Our guest today is Dr. Kristin Perkins, Assistant Professor in the Department of Sociology at Georgetown University and a Graduate of Cornell, Berkeley and Harvard in that order, Kristin studies inequality and social stratification with a focus on children, families and neighborhoods. And her research examines the impacts of residential mobility on children's educational and health outcomes.
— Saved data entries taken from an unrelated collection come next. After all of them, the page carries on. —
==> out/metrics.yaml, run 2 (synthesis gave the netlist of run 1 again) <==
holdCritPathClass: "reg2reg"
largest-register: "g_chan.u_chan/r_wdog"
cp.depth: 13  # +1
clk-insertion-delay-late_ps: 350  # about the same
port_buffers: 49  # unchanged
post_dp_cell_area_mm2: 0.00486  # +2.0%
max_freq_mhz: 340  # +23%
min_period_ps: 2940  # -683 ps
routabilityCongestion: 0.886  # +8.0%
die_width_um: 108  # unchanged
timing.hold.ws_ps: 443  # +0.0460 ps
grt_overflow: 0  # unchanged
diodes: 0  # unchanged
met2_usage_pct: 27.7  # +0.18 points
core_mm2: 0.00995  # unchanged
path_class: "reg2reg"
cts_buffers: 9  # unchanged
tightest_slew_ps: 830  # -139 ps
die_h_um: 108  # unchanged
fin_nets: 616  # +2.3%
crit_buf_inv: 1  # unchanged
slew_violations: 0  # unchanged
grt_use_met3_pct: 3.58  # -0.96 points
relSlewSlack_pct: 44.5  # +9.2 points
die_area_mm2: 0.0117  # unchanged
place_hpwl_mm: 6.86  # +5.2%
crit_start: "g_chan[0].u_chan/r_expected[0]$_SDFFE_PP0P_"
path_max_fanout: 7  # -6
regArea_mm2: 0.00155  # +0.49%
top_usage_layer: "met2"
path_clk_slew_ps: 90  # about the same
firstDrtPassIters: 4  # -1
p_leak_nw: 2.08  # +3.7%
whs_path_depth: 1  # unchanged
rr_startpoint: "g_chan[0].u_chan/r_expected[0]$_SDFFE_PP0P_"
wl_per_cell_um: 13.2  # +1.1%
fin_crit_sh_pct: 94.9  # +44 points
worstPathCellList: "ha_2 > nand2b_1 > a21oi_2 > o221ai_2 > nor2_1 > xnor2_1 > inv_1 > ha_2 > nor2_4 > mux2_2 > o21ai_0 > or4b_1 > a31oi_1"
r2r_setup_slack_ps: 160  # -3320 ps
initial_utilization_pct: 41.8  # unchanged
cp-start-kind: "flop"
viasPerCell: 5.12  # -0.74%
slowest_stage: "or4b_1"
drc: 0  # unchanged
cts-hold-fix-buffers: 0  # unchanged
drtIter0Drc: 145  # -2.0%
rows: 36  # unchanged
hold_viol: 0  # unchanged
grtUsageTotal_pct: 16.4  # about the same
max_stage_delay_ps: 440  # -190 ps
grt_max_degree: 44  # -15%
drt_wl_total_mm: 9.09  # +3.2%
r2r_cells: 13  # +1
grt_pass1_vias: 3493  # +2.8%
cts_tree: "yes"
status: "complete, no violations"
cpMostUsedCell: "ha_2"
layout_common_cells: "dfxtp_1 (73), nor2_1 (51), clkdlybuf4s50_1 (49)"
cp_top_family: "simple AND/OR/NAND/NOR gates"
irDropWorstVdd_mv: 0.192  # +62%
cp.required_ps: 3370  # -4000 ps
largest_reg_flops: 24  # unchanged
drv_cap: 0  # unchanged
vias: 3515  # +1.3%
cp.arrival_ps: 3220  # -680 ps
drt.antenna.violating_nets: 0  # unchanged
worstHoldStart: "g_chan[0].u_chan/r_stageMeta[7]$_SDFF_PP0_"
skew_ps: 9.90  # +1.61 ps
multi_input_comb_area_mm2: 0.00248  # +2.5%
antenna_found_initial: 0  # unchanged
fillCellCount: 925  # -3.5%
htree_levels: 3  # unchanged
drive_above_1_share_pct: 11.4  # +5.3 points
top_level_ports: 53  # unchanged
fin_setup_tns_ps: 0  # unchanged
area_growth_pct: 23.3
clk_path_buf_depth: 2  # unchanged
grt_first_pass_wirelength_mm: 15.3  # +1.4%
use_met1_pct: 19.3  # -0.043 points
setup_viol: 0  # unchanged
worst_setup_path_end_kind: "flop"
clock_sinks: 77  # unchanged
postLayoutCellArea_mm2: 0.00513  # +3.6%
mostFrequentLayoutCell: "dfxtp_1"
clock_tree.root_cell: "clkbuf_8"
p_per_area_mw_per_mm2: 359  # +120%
### config.mk
export PLATFORM = sky130hd
export DESIGN_NAME = num_parse_arbiter
export DESIGN_NICKNAME = d
export VERILOG_FILES = /design/src/rtl/num_parse_arbiter.sv
export SDC_FILE = /design/constraint.sdc
export NUM_CORES = 1
export LEC_CHECK = 0
export CORE_ASPECT_RATIO = 0.6
export CORE_UTILIZATION = 34
export DETAILED_ROUTE_END_ITERATION = 8
export HOLD_SLACK_MARGIN = 0.1
export PLACE_DENSITY = 0.82
export SETUP_SLACK_MARGIN = 0.5
export SYNTH_ARGS = -nofsm -noshare
export SYNTH_HDL_FRONTEND = slang
export SYNTH_SLANG_ARGS = --single-unit
### constraint.sdc
create_clock -name clk -period 2.2 [get_ports clk]
set_input_delay 0.66 -clock clk [delete_from_list [all_inputs] [get_ports clk]]
set_output_delay 0.66 -clock clk [all_outputs]
set_load 0.02 [all_outputs]
### src/rtl/num_parse_arbiter.sv
// num_parse_arbiter: shares one ASCII decimal parser among N_SRC byte streams.
// A source holds the grant from its first byte until its number has been
// handed to the consumer. Grants rotate round-robin.
// Optional build macro NUM_ARB_TIMEOUT_EN: drops a grant that has sent no
// digit and has been idle for TIMEOUT cycles.
module num_parse_arbiter #(
  parameter int N_SRC   = 4,
  parameter int SRC_W   = 2,
  parameter int TIMEOUT = 255
) (
  input  logic               clk,
  input  logic               rst_n,
  input  logic [8*N_SRC-1:0] s_dtm,
  input  logic [N_SRC-1:0]   s_vld,
  output logic [N_SRC-1:0]   s_rdy,
  output logic [7:0]         p_dtm,
  output logic               p_vld,
  input  logic               p_rdy,
  input  logic [31:0]        q_dtm,
  input  logic               q_vld,
  output logic               q_rdy,
  output logic [31:0]        n_dtm,
  output logic [SRC_W-1:0]   n_src,
  output logic               n_vld,
  input  logic               n_rdy,
  output logic               busy
);

  typedef enum logic [1:0] {IDLE, FEED, WAIT_NUM, SEND} state_t;

  state_t                      state, state_nxt;
  logic [SRC_W-1:0]            rr_ptr, rr_nxt, grant, grant_nxt, grant_inc, arb_idx;
  logic                        seen_digit, seen_nxt, arb_hit;
  logic [N_SRC-1:0][7:0]       src_b;
  logic [7:0]                  cur_b;
  logic                        cur_vld, cur_digit, hs;

  assign src_b     = s_dtm;
  assign cur_b     = src_b[grant];
  assign cur_vld   = s_vld[grant];
  assign cur_digit = (cur_b >= 8'h30) && (cur_b <= 8'h39);
  assign hs        = (state == FEED) && cur_vld && p_rdy;
  assign grant_inc = (grant == SRC_W'(N_SRC - 1)) ? '0 : grant + 1'b1;
  assign p_dtm     = cur_b;
  assign busy      = (state != IDLE);

`ifdef NUM_ARB_TIMEOUT_EN
  localparam int TO_W = $clog2(TIMEOUT + 1);
  logic [TO_W-1:0] to_cnt;
  logic            to_fire;

  // Only an empty grant may time out; after a digit the parser holds state.
  assign to_fire = (state == FEED) && !seen_digit && !cur_vld &&
                   (to_cnt == TO_W'(TIMEOUT - 1));

  // Idle-cycle counter for the current digit-less grant.
  always_ff @(posedge clk or negedge rst_n) begin
    if (!rst_n)                           to_cnt <= '0;
    else if (state != FEED || seen_digit) to_cnt <= '0;
    else if (hs || to_fire)               to_cnt <= '0;
    else if (!cur_vld)                    to_cnt <= to_cnt + 1'b1;
  end
`endif

  // Round-robin pick: nearest requester at or after rr_ptr. Scanning from the
  // farthest offset down lets the nearest one win the last assignment.
  always_comb begin
    int               idx;
    logic [SRC_W-1:0] idx_s;
    arb_hit = 1'b0;
    arb_idx = rr_ptr;
    idx     = 0;
    idx_s   = '0;
    for (int i = N_SRC - 1; i >= 0; i--) begin
      idx   = (int'(rr_ptr) + i) % N_SRC;
      idx_s = SRC_W'(idx);
      if (s_vld[idx_s]) begin
        arb_hit = 1'b1;
        arb_idx = idx_s;
      end
    end
  end

  // Next-state and handshake steering.
  always_comb begin
    state_nxt = state;
    rr_nxt    = rr_ptr;
    grant_nxt = grant;
    seen_nxt  = seen_digit;
    s_rdy     = '0;
    p_vld     = 1'b0;
    q_rdy     = 1'b0;
    case (state)
      IDLE: begin
        q_rdy = 1'b1;  // flush any stale parser result
        if (arb_hit) begin
          grant_nxt = arb_idx;
          state_nxt = FEED;
        end
      end
      FEED: begin
        p_vld        = cur_vld;
        s_rdy[grant] = p_rdy;
        if (hs) begin
          if (cur_digit)       seen_nxt  = 1'b1;
          else if (seen_digit) state_nxt = WAIT_NUM;
        end
`ifdef NUM_ARB_TIMEOUT_EN
        if (to_fire) begin
          state_nxt = IDLE;
          rr_nxt    = grant_inc;
        end
`endif
      end
      WAIT_NUM: begin
        q_rdy = 1'b1;
        if (q_vld) state_nxt = SEND;
      end
      SEND: begin
        if (n_rdy) begin
          state_nxt = IDLE;
          seen_nxt  = 1'b0;
          rr_nxt    = grant_inc;
        end
      end
      default: state_nxt = IDLE;
    endcase
  end

  // Control state registers.
  always_ff @(posedge clk or negedge rst_n) begin
    if (!rst_n) begin
      state      <= IDLE;
      rr_ptr     <= '0;
      grant      <= '0;
      seen_digit <= 1'b0;
    end else begin
      state      <= state_nxt;
      rr_ptr     <= rr_nxt;
      grant      <= grant_nxt;
      seen_digit <= seen_nxt;
    end
  end

  // Result register: captured from the parser, held after delivery.
  always_ff @(posedge clk or negedge rst_n) begin
    if (!rst_n) begin
      n_dtm <= '0;
      n_src <= '0;
      n_vld <= 1'b0;
    end else if (state == WAIT_NUM && q_vld) begin
      n_dtm <= q_dtm;
      n_src <= grant;
      n_vld <= 1'b1;
    end else if (state == SEND && n_rdy) begin
      n_vld <= 1'b0;
    end
  end

endmodule

==> key figures, run 1 <==
Finish
  – Area delta synth->final: 85.3%
  – Multi-input logic area: 1150 µm²
  – Share of cells above drive strength 1: 41.4%
  – Sequential standard cell area: ~1100 µm²
  – Design area: 3920 µm²
  – # diodes: 0
  – Final Util: 67.9%
  – Fill count: 508
  – Nets: roughly 400
  – Layout Cells excl Fill: approximately 400

Detailed routing
  – DRT antenna net count: 0
  – Drt pass-1 iters: 4
  – Wirelength per Cell: around 16 µm
  – Residual DRC: 0
  – Total Wirelength: 6360 µm
  – Vias: 1900
  – First DRT Iteration DRCs: 39
  – Average vias per placed instance: ~4.7

Clock tree
  – CTS max path bufs: 2
  – Clock Tree Root: clkbuf_8
  – CTS Sinks: 42
  – Later-pin clock latency in the skew report: 290 ps
  – Num CTS Buffers: 5
  – Reg clk slew, reported paths: about 80 ps
  – H-Tree Depth: 2
  – CTS tree: built

Outcome
  – Failing checks: setup timing
  – Outcome: finished with violations

Critical path
  – Data required time of the worst path: 1540 ps
  – Register-to-register setup slack: ~20 ps
  – CP Launch Type: input pin
  – Crit-path max FO: 2
  – Critical path type: in -> out
  – Worst setup EP type: output port
  – Crit path DAT: 1680 ps

GRT
  – Largest net degree at the start of global routing: 43
  – First-pass GRT wire length: 10400 µm
  – Grt ovf: 0
  – Gr usage total: 20.4%
  – Antenna violations before repair: 0
  – Vias in the first global route: 2054

Synth
  – Syn Nets: 243
  – Synth Flop Type: dfrtp_1
  – Post-Syn Area per Cell: 13.1 µm²
  – Synth warn: 0
  – Asr flop ratio synth: 100%
  – Post-synth EDFFs: 0
  – Sequential-to-total area share from yosys stat: 49.6%
  – Synth unique cells: 28
  – Flops & latches, synth: between 40 and 50
  – Netlist Area Pre-Place: 2120 µm²
  – Post-Syn Instances: 162

Place
  – Port buffer count: 122
  – Placed insts: 379
  – Place WS: -862 ps
  – GPL Wtd Cong: 0.780
  – Post-DP HPWL: 4710 µm
  – Placed instance area: 3600 µm²

STA
  – RSZ-0062 raised after global routing: true
  – Worst rel slew slack: 82.5%
  – Post-layout min period: 2340 ps
  – Clk_skew: 4.78 ps
  – Measured slew at the worst slew-check pin: 260 ps
  – F_max: 428 MHz
  – Final Hold Vio Count: 0
  – Final Cycle Share: 106%
  – Final TNS setup: -451 ps
  – Hold slack: 327 ps
  – Final Setup Violations: 10
  – Setup ws final: -135 ps
  – Final Max Slew Viols: 0

Die
  – Initial Util: a little over a third
  – Core area: 5780 µm²
  – Row count: 21
  – Die area: 6560 µm²
  – Die Span Y: 63.1 µm
  – I/O Pins: about 120
  – Die width: 104 µm

Pwr
  – Power Dens Cells: 1320 nW/µm²
  – Peak supply drop: 0.000556 V
  – Lkg Pwr: 1.77 nW
  – Total Power: 5.19 mW

Job
  – Max cap viols: 0

Hold path
  – Hold Path Class: in -> async
## cell usage in the layout, fill, tap and decap left out, drive strengths merged, types with 8 or more instances in the layout
| master | synthesis | final |
|---|---|---|
| dlygate4sd2 | 0 | 52 |
| buf | 2 | 52 |
| dfrtp | 42 | 42 |
| clkdlybuf4s50 | 0 | 35 |
| mux2 | 35 | 35 |
| clkdlybuf4s15 | 0 | 14 |
| nand2 | 12 | 12 |
| inv | 10 | 11 |
| clkbuf | 4 | 9 |
| mux4 | 8 | 8 |
| ha | 8 | 8 |
## synth_stat cells (all sizes together) (3+ instances only)
cell type  instances  share of area [%]
inv               10                1.8
mux2              35                 19
o21ai              7                1.7
clkbuf             4               0.71
o22ai              3               0.89
and3               4                1.2
mux4               8                9.4
a21oi              5                1.2
nand2             12                2.1
ha                 8                4.7
nor2               6                1.1
mux2i              3                1.4
dfrtp             42                 50
## area by class of cell
class / instances / area share (%)
well taps: 80 / 2.55
repair buffers: 157 / 37.6
flip-flops and latches: 42 / 26.9
clock inverters: 3 / 0.606
inverters: 10 / 1.34
clock buffers: 5 / 1.75
multi-input cells: 104 / 29.3
## worst max-delay path, stage by stage
cell and delay, ps:
clkdlybuf4s50_1 390, mux4_2 470, buf_6 150
## cells by family (layout without fill, tap and decap cells)
group                      count (synthesis)  in the layout  synth area share [%]
adders and majority gates                  8              8                  4.73
DFF                                       42             42                  49.6
muxes                                     46             46                  29.4
and+or+nand+nor                           29             29                  6.68
buffers and inverters                     16            175                  3.25
AOI/OAI and AO/OA                         21             21                  6.26
## flip-flops by register name, summed over array words and instances, names as in the netlist
register	flops
grant	2
n_dtm	32
n_src	2
n_vld	1
rr_ptr	2
seen_digit	1
state	2
## layer usage
metal / GRT usage (%) / vias to the layer above / part of all wire, %
met4: 4.46 / 0 / 1.1
met5: 0 / - / 0
li1: - / 901 / -
met2: 33.8 / 60 / 49
met1: 26.9 / 933 / 45
met3: 5.49 / 6 / 4.6
## final timing paths
path	depth (start not counted)	to	from
worst max-delay path	3	p_dtm[7]	s_dtm[15]
worst min-delay path	2	n_dtm[24]	rst_n
worst max register to register	7	state[1]	grant[0]
worst min register to register	2	n_src[1]	n_src[1]
max in group asynchronous	2	grant[0]	rst_n
min in group clk	2	n_src[1]	n_src[1]
## where the power goes
part,switching [mW],internal [mW]
Sequential,0.233,1.17
Clock,0.279,0.227
Combinational,1.55,1.73
## timing repair
| action | CTS | global route |
|---|---|---|
| pin swaps | 3 | 4 |
| setup buffers | 13 | 1 |
| resized for setup | 199 | 34 |
| endpoints found under the setup margin | 55 | 33 |
| hold buffers | 0 | 0 |
Note: power is estimated with default switching activity, not from simulation.
==> run 2, diff against run 1 <==
--- a/config.mk
+++ b/config.mk
@@ -7,10 +7,12 @@
 export LEC_CHECK = 0
 export CORE_ASPECT_RATIO = 0.6
 export CORE_UTILIZATION = 34
+export CTS_CLUSTER_SIZE = 20
 export DETAILED_ROUTE_END_ITERATION = 8
 export HOLD_SLACK_MARGIN = 0.1
 export PLACE_DENSITY = 0.82
 export SETUP_SLACK_MARGIN = 0.5
+export SLEW_MARGIN = 5
 export SYNTH_ARGS = -nofsm -noshare
 export SYNTH_HDL_FRONTEND = slang
 export SYNTH_SLANG_ARGS = --single-unit
==> results of run 2 <==
The final DEF is identical to that of run 1; final timing and power are the same.
==> run 3, diff against run 2 <==
--- a/config.mk
+++ b/config.mk
@@ -5,7 +5,7 @@
 export SDC_FILE = /design/constraint.sdc
 export NUM_CORES = 1
 export LEC_CHECK = 0
-export CORE_ASPECT_RATIO = 0.6
+export ABC_CLOCK_PERIOD_IN_PS = 2200
 export CORE_UTILIZATION = 34
 export CTS_CLUSTER_SIZE = 20
 export DETAILED_ROUTE_END_ITERATION = 8
==> key figures, run 3 (same netlist as run 1, synthesis figures left out) <==
Place
  – Place WS: -722 ps (was -862 ps)
  – GPL Wtd Cong: 0.750 (was 0.780)
  – Post-DP HPWL: 4210 µm (was 4710 µm)
  – Port buffer count: 122 (unchanged)
  – Placed instance area: 3540 µm² (was 3600 µm²)

Finish
  – Share of cells above drive strength 1: 38.5% (was 41.4%)
  – # diodes: 0 (unchanged)
  – Max reg flops: 32 (unchanged)
  – Most frequent cells in the layout: 67 x dlygate4sd2_1, 41 x dfrtp_1, 34 x clkdlybuf4s50_1 (was 52 x dlygate4sd2_1, 41 x dfrtp_1, 35 x clkdlybuf4s50_1)
  – Commonest non-fill, non-tap cell in the layout: dlygate4sd2_1 (unchanged)
  – Final Util: 64.6% (was 67.9%)
  – Nets: 397 (was 401)
  – Area delta synth->final: 81.7% (was 85.3%)
  – Design area: 3850 µm² (was 3920 µm²)
  – Largest Register: n_dtm (unchanged)
  – Fill count: 490 (was 508)

Pwr
  – Sw frac: 39.1% (was 39.8%)
  – Peak supply drop: 0.000742 V (was 0.000556 V)
  – Gate power share: 62.6% (was 63.2%)
  – Lkg Pwr: 1.76 nW (was 1.77 nW)
  – Power Dens Cells: 1320 nW/µm² (about the same)
  – Psw: 1.99 mW (was 2.06 mW)
  – Clock power share: 10.3% (was 9.8%)
  – Part of the power in registers: 27.1% (was 27.0%)
  – Internal Power: 3.10 mW (was 3.12 mW)

GRT
  – Largest net degree at the start of global routing: 43 (unchanged)
  – Vias in the first global route: 2006 (was 2054)
  – Top Usage Layer GRT: met2 (unchanged)
  – Gr usage total: 18.1% (was 20.4%)
  – Grt ovf: 0 (unchanged)
  – Antenna violations before repair: 0 (unchanged)
  – First-pass GRT wire length: 8980 µm (was 10400 µm)
  – M2 GR Usage: 34.8% (was 33.8%)
  – Met3 Use GR: 6.85% (was 5.49%)
  – Met1 usage: 17.8% (was 26.9%)

Clock tree
  – Num CTS Buffers: 5 (unchanged)
  – CTS Sinks: 42 (unchanged)
  – Reg clk slew, reported paths: 80 ps (about the same)
  – Clock Tree Root: clkbuf_8 (unchanged)
  – CTS tree: built (unchanged)
  – CTS max path bufs: 2 (unchanged)
  – Later-pin clock latency in the skew report: 290 ps (about the same)
  – H-Tree Depth: 2 (unchanged)

Critical path
  – Register-to-register setup slack: -20 ps (was 20 ps)
  – Critical path type: reg -> out (was in -> out)
  – Worst R2R Path Depth: 7 (unchanged)
  – Crit path DAT: 1670 ps (was 1680 ps)
  – Crit-path max FO: 4 (was 2)
  – Worst R2R Start: grant[0] (unchanged)
  – Data required time of the worst path: 1540 ps (about the same)
  – CP Launch Type: flip-flop (was input pin)
  – Worst setup EP type: output port (unchanged)
  – RR Endpoint: state[0] (was state[1])

STA
  – Clk_skew: 4.64 ps (was 4.78 ps)
  – Final Max Slew Viols: 0 (unchanged)
  – Post-layout min period: 2330 ps (was 2340 ps)
  – RSZ-0062 raised after global routing: true (unchanged)
  – Hold slack: 430 ps (was 327 ps)
  – F_max: 430 MHz (was 428 MHz)
  – Measured slew at the worst slew-check pin: 542 ps (was 260 ps)
  – Final Hold Vio Count: 0 (unchanged)
  – Worst rel slew slack: 63.8% (was 82.5%)
  – Setup ws final: -128 ps (was -135 ps)
  – Final TNS setup: -1180 ps (was -451 ps)
  – Final Setup Violations: 14 (was 10)
  – Final Cycle Share: 106% (about the same)

Die
  – Initial Util: 35.5% (was 36.6%)
  – Row count: 28 (was 21)
  – Die area: 6550 µm² (was 6560 µm²)
  – I/O Pins: 123 (unchanged)
  – Core area: 5960 µm² (was 5780 µm²)
  – Die width: 80.9 µm (was 104 µm)
  – Die Span Y: 80.9 µm (was 63.1 µm)

Outcome
  – Failing checks: setup timing (unchanged)
  – Outcome: finished with violations (unchanged)

Detailed routing
  – Vias: 1895 (was 1900)
  – Total Wirelength: 5890 µm (was 6360 µm)
  – Residual DRC: 0 (unchanged)
  – Average vias per placed instance: 4.83 (was 4.74)
  – First DRT Iteration DRCs: 34 (was 39)
  – Drt pass-1 iters: 4 (unchanged)
  – DRT antenna net count: 0 (unchanged)
  – Wirelength per Cell: 15.0 µm (was 15.9 µm)

Hold path
  – Hold Path Class: in -> async (unchanged)

Job
  – Max cap viols: 0 (unchanged)
==> run 3: worst max-delay path by stage <==
stage | startpoint | end | cells after the start | slack, ps
2_1_floorplan | s_dtm[28] | state[0] | 4 | 50
3_3_place_gp | s_vld[3] | p_vld | 4 | -720
3_5_place_dp | s_vld[1] | p_vld | 4 | -720
4_1_cts | grant[0] | p_vld | 5 | -140
5_1_grt | grant[0] | p_vld | 5 | -170
6_report | grant[0] | p_dtm[6] | 4 | -130
==> run 3: repair_timing <==
action / in CTS / in global routing
hold endpoints to repair: 0 / 0
gates resized for setup: 195 / 10
pin swaps: 4 / 4
setup buffers: 14 / 1
hold buffers: 0 / 0
endpoints found under the setup margin: 55 / 22
==> run 3: metal layers <==
layer	wire, µm	part of all wire, %
met5	0	0
met4	76	1.3
met3	595	10
met2	3110	53
met1	2100	36
==> run 3: area by class of cell <==
cell class | instances | area [µm²] | area share, %
clock buffers | 7 | 86.3 | 2.24
clock inverters | 1 | 8.76 | 0.228
inverters | 10 | 50.0 | 1.30
multi-input cells | 104 | 1100 | 28.6
flip-flops and latches | 42 | 1050 | 27.4
well taps | 75 | 93.8 | 2.44
repair buffers | 153 | 1450 | 37.7
==> run 3: power groups by stage <==
stage	Sequential [mW]	Clock, mW	Combinational (mW)
after floorplan	1.80	0	1.18
final	1.38	0.523	3.19
after detailed placement	1.45	0	2.88
after CTS	1.38	0.542	3.14
after global routing	1.43	0.569	3.41
after global placement	1.42	0	2.83
==> run 3: per-stage QoR <==
| step | total power, mW | instances |
|---|---|---|
| finish | 5.09 | 392 |
| global route | 5.41 | 392 |
| CTS | 5.06 | 391 |
| detailed placement | 4.33 | 369 |
| global placement | 4.25 | 369 |
| floorplan | 2.99 | 162 |
==> run 3: worst max-delay path, stage by stage, from the launching register on <==
cell	delay, ps
dfrtp_4	500
buf_12	140
buf_6	110
mux4_2	470
buf_6	160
Kristin is joining us to talk about her 2017 paper in the Journal Social Science research titled 'Reconsidering Residential Mobility: Differential Effects on Child Well-being by Race and Ethnicity', and to tease the results here at the beginning, I'm just going to read the last sentence of your abstract here, which just says, "I find that after controlling for a wide range of individual caregiver, household and neighborhood characteristics, the effects of moving among African American and Latino children are significantly worse than among white children", which I think fits into the gentrification and displacement literature in a really interesting and illuminating way. And I think will help inform sort of a broader discussion on the way that the US approaches housing policy, and that we've been talking about a lot. So welcome to the show, Kristin

Kristin Perkins 2:01
Great, thank you, Shane, thank you for inviting me to be part of this set of conversations. I'm really excited to be here today and talk about this research in this paper.

Shane Phillips 2:11
We are very glad to have you. And we are actually joined today also by a special guest co host. And that is Paavo Monkkonen, Associate Professor of Urban Planning at UCLA and our first guest. Hey,Paavo.

Paavo Monkkonen 2:23
Hey Shane. How's it going? Good to see you. Hey, Kristin, it's so great to see you. It's really cool to welcome you to the UCLA Housing Voice podcast. I guess we should do a full disclosure that we've known each other for over a decade since we...

Kristin Perkins 2:37
Yeah, for 15 years now. I did the maths, and we were at Berkeley together 15 years ago, and it's great that we've been able to like connect on our work for all this time

Paavo Monkkonen 2:49
And I went and so we walked the hallowed halls of Werster and we edited the Berkeley Planning Journal together. And I remember, I vaguely remembered Rexford Tugwell was the main thing. I remembered you had a good pun, in essay about Rexford Tugwell, and so I went back and I saw that you were very much ahead of the times, you were already doing stuff on limited equity cooperatives and the New Deal and these things that have become like very kind of prominent in the housing conversation these days. So it's cool to see how your research has developed. And are you still thinking about Rexford Tugwell I guess?

Kristin Perkins 3:22
I haven't thought about Rexford in quite a while. But um, as you do say I've been interested in housing and housing policy since I was an undergraduate and definitely our time together at Berkeley shaped my interest in housing policy and my time in California, and have kept up that interest in housing throughout my studies and work since then. So I'm excited to talk today about how that fits into sort of my broader research agenda too.

Shane Phillips 3:52
And I I'm revealing my ignorance here. I'm sure this is like an academic thing. But I've never heard the name Rexford Tugwell, but it sounds amazing. I have nothing else to say.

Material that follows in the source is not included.